**Activity**
Retype each line exactly as it stands, beginning at the first line of the material and finishing with the line that contains "Fill cell,21526,134000".
┄┄┄┄┄┄┄┄┄┄
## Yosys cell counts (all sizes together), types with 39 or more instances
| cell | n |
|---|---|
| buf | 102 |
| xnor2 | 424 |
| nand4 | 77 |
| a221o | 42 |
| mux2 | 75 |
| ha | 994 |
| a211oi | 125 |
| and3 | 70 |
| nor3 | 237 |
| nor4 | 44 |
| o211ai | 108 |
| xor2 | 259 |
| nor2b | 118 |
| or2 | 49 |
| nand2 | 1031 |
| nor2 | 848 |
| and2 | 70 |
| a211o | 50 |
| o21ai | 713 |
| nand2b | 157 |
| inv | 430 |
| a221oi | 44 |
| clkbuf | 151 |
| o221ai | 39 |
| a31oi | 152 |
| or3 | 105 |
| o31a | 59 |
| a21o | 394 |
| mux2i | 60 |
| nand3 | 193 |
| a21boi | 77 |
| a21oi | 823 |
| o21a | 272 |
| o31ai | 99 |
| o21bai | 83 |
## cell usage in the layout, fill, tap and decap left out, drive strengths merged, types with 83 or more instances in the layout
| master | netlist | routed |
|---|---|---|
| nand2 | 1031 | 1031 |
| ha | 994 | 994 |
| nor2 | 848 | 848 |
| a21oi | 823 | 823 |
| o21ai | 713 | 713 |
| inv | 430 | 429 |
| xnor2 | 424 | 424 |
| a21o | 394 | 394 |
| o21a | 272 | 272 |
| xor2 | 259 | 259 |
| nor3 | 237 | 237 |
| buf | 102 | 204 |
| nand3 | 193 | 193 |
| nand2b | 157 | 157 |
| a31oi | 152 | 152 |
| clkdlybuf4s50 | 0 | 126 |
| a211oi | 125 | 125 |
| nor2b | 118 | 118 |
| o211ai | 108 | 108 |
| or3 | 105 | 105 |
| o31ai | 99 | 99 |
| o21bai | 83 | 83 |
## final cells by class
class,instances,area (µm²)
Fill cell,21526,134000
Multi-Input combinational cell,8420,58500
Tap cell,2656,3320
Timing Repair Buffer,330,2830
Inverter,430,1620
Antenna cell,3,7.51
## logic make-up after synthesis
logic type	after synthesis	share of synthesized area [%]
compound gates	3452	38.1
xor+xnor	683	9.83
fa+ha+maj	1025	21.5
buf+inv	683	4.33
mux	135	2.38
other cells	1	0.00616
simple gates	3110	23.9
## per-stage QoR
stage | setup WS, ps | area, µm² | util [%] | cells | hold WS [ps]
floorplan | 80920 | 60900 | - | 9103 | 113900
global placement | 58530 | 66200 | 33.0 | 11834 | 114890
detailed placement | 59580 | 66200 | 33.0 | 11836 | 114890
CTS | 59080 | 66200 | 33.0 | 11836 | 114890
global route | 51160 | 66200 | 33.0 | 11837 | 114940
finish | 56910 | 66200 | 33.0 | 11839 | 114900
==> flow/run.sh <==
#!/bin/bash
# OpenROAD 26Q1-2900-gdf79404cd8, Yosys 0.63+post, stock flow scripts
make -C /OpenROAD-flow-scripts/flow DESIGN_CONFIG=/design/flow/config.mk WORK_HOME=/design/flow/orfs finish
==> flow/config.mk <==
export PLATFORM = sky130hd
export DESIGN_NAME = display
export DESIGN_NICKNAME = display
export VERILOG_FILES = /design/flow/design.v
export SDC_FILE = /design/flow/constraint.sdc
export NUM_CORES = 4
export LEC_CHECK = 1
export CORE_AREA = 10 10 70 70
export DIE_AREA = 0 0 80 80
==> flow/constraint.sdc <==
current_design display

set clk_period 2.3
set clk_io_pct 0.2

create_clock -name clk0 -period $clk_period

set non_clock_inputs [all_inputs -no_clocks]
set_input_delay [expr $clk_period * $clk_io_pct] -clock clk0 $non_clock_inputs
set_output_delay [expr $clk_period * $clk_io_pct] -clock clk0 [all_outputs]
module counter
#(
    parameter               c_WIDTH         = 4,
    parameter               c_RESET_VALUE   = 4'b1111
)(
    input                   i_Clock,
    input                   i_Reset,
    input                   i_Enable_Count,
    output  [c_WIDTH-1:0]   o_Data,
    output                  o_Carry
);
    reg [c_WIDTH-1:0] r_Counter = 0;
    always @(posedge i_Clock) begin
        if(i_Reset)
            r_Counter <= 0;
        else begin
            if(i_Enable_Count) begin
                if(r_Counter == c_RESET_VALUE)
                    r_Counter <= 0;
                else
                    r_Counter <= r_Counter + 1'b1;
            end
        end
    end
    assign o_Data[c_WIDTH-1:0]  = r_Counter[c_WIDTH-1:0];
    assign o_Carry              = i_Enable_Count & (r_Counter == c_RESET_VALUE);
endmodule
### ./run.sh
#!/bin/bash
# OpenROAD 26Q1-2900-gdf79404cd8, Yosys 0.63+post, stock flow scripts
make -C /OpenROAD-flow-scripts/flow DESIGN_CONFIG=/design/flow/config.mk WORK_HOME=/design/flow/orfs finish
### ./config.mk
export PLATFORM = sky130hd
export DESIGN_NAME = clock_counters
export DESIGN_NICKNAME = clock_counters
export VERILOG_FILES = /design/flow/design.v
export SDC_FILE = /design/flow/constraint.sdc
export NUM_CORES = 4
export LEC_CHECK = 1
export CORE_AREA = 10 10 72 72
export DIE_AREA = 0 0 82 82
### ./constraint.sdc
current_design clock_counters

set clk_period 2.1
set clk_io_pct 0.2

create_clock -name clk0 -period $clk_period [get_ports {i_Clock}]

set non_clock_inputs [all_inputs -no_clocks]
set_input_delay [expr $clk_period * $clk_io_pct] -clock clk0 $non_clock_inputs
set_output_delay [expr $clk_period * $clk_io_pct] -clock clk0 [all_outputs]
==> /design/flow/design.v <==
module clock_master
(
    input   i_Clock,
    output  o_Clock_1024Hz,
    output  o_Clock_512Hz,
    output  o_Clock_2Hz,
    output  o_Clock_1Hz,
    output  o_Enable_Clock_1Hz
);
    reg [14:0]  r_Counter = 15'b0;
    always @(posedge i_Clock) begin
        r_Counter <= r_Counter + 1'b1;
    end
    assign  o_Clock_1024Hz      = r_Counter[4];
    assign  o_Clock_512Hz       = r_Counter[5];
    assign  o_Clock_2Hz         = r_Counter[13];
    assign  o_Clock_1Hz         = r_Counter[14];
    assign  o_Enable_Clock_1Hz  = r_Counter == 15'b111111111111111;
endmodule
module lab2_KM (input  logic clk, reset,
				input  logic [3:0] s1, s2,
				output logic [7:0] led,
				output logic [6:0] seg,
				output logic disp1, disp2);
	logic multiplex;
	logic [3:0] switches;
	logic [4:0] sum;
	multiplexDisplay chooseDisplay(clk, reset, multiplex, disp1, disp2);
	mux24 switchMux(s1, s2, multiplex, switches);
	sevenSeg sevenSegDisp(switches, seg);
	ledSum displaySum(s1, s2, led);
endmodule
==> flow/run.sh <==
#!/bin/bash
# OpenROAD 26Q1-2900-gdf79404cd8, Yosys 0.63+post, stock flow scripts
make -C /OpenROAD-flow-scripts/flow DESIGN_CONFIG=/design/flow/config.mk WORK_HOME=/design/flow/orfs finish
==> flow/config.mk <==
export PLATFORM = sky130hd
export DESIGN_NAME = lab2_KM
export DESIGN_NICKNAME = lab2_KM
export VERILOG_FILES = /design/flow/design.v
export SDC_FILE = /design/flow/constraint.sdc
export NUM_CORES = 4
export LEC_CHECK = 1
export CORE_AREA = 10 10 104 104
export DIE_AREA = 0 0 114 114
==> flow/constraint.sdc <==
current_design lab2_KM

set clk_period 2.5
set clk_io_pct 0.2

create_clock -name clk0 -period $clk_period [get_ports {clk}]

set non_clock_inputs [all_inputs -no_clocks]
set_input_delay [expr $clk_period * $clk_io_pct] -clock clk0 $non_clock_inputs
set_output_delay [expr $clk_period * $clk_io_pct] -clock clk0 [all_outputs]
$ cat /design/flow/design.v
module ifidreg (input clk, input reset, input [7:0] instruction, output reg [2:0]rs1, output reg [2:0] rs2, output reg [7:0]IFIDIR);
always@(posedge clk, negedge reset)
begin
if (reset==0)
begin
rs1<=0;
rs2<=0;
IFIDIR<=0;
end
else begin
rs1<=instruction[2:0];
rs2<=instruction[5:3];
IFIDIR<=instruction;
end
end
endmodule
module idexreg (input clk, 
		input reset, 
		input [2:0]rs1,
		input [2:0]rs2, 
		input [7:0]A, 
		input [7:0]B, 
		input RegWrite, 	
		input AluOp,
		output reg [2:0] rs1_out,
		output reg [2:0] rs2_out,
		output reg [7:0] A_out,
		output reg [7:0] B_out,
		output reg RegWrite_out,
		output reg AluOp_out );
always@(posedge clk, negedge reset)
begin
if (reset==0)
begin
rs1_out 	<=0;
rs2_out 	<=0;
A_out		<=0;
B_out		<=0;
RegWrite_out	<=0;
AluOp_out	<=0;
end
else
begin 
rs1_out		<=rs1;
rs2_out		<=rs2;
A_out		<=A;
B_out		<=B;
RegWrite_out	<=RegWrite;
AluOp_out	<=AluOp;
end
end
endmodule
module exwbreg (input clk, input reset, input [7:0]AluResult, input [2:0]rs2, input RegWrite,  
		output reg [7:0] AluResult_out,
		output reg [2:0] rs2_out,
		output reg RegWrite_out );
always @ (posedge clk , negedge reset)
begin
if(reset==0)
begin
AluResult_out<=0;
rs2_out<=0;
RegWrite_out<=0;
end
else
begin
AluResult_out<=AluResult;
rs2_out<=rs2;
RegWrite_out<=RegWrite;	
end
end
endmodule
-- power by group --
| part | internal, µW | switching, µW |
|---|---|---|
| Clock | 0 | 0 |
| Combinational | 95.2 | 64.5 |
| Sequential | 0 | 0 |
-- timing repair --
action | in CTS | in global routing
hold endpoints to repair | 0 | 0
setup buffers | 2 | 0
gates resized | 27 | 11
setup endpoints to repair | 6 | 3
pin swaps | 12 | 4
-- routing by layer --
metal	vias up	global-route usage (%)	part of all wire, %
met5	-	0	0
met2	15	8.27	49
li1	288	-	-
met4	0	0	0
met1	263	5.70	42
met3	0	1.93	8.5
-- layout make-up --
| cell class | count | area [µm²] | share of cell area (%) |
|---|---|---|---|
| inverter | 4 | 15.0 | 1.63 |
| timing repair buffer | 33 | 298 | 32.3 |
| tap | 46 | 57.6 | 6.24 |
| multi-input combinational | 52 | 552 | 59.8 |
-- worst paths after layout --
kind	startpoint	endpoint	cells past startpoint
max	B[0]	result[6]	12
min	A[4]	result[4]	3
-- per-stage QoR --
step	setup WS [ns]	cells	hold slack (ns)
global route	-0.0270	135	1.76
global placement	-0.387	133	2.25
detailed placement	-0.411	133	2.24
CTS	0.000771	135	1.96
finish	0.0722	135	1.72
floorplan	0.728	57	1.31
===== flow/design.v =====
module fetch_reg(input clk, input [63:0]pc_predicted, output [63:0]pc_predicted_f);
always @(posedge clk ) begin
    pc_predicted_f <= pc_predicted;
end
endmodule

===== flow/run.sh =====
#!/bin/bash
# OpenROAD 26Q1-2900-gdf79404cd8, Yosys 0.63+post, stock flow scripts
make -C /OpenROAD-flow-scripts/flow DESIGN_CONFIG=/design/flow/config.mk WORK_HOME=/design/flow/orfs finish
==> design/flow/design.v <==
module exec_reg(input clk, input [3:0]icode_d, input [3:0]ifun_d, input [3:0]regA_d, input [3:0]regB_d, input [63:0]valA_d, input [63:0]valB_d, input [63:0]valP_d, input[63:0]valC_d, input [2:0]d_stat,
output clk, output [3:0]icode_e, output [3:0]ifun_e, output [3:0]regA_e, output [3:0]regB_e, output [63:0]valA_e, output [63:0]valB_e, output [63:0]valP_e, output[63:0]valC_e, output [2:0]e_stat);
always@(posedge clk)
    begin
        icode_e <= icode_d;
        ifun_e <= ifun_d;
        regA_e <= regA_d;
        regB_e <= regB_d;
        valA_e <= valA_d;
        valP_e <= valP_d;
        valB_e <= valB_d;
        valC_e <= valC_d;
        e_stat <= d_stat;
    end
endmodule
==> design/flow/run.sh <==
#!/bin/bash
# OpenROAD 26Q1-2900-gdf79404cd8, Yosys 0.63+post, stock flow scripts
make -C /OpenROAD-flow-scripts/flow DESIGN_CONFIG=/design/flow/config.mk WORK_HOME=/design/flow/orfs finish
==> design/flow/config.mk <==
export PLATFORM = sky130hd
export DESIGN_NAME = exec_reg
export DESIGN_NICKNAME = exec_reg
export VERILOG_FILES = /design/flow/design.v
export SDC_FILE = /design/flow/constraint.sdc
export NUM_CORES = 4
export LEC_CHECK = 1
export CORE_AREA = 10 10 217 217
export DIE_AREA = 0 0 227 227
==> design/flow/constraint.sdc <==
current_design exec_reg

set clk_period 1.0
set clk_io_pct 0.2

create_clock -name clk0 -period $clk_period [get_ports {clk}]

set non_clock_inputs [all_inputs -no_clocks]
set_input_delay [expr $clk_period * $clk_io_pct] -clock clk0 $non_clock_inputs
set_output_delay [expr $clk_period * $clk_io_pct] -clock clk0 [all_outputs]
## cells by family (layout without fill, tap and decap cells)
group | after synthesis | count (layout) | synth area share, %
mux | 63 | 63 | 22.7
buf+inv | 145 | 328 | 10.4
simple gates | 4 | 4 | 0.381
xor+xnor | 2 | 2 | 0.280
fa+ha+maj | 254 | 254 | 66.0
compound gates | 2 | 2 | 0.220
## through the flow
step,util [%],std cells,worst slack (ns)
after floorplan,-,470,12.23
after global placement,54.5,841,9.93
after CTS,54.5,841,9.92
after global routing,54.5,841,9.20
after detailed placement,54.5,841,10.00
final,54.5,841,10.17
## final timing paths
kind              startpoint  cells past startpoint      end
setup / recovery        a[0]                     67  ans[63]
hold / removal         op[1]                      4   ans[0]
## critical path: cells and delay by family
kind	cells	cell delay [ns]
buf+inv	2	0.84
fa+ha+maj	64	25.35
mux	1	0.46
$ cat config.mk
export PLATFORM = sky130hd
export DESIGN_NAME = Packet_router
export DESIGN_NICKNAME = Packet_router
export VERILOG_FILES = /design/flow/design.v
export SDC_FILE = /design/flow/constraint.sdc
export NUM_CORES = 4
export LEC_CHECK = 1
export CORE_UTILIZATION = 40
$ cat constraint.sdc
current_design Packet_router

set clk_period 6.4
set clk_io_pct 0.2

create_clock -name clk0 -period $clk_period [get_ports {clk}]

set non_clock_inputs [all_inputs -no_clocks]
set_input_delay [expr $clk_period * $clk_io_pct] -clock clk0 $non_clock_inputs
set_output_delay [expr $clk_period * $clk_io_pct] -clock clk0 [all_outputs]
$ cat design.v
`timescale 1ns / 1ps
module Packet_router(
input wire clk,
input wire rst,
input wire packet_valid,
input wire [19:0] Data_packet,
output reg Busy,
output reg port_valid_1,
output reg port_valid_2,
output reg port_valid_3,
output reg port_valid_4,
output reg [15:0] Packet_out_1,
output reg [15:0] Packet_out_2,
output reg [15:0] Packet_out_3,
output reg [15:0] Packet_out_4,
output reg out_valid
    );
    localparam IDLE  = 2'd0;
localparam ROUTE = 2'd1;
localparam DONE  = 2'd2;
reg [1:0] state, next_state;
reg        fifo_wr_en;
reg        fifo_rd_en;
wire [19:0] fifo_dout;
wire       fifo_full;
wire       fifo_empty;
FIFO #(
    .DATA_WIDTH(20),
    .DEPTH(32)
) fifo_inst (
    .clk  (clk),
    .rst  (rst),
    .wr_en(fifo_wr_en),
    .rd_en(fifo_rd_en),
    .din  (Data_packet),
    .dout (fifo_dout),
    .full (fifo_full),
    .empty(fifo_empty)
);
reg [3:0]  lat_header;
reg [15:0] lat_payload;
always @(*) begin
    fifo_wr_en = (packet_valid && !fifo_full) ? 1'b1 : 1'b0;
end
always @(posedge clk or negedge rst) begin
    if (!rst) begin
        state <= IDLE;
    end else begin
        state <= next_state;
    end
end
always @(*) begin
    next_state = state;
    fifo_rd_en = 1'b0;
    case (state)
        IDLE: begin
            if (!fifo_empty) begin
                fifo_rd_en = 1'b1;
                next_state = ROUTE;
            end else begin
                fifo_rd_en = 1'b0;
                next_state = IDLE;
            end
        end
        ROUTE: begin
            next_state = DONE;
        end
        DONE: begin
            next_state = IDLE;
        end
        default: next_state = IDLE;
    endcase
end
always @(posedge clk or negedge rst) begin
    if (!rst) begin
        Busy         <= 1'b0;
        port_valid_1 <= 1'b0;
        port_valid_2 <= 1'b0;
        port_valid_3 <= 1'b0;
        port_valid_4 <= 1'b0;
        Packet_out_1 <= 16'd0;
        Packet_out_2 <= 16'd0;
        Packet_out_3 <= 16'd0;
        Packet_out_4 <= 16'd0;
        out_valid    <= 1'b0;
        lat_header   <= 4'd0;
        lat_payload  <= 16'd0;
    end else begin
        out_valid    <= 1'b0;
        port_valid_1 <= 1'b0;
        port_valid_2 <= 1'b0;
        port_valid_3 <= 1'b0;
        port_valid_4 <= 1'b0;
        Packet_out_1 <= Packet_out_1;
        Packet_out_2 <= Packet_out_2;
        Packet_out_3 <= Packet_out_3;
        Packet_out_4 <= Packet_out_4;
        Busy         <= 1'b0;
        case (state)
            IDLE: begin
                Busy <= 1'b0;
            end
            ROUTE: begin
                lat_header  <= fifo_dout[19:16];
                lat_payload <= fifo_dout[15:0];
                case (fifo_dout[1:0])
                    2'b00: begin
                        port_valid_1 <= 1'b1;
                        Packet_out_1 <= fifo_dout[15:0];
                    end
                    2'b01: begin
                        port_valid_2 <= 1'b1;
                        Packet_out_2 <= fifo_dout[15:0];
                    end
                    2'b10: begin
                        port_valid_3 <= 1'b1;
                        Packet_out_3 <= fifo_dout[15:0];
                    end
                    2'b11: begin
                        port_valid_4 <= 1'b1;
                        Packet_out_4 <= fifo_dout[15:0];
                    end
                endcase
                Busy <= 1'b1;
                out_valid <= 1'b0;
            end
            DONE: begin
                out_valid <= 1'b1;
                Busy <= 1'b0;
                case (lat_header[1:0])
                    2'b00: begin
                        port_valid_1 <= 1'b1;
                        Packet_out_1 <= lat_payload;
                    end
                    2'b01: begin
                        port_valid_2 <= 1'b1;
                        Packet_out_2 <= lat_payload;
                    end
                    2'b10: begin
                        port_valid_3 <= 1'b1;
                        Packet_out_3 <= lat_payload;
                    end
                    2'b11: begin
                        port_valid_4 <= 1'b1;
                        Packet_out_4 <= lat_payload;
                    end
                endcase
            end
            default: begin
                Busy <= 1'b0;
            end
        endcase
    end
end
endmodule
┄┄┄┄┄┄┄┄┄┄
**Your solution**
## Yosys cell counts (all sizes together), types with 39 or more instances
| cell | n |
|---|---|
| buf | 102 |
| xnor2 | 424 |
| nand4 | 77 |
| a221o | 42 |
| mux2 | 75 |
| ha | 994 |
| a211oi | 125 |
| and3 | 70 |
| nor3 | 237 |
| nor4 | 44 |
| o211ai | 108 |
| xor2 | 259 |
| nor2b | 118 |
| or2 | 49 |
| nand2 | 1031 |
| nor2 | 848 |
| and2 | 70 |
| a211o | 50 |
| o21ai | 713 |
| nand2b | 157 |
| inv | 430 |
| a221oi | 44 |
| clkbuf | 151 |
| o221ai | 39 |
| a31oi | 152 |
| or3 | 105 |
| o31a | 59 |
| a21o | 394 |
| mux2i | 60 |
| nand3 | 193 |
| a21boi | 77 |
| a21oi | 823 |
| o21a | 272 |
| o31ai | 99 |
| o21bai | 83 |
## cell usage in the layout, fill, tap and decap left out, drive strengths merged, types with 83 or more instances in the layout
| master | netlist | routed |
|---|---|---|
| nand2 | 1031 | 1031 |
| ha | 994 | 994 |
| nor2 | 848 | 848 |
| a21oi | 823 | 823 |
| o21ai | 713 | 713 |
| inv | 430 | 429 |
| xnor2 | 424 | 424 |
| a21o | 394 | 394 |
| o21a | 272 | 272 |
| xor2 | 259 | 259 |
| nor3 | 237 | 237 |
| buf | 102 | 204 |
| nand3 | 193 | 193 |
| nand2b | 157 | 157 |
| a31oi | 152 | 152 |
| clkdlybuf4s50 | 0 | 126 |
| a211oi | 125 | 125 |
| nor2b | 118 | 118 |
| o211ai | 108 | 108 |
| or3 | 105 | 105 |
| o31ai | 99 | 99 |
| o21bai | 83 | 83 |
## final cells by class
class,instances,area (µm²)
Fill cell,21526,134000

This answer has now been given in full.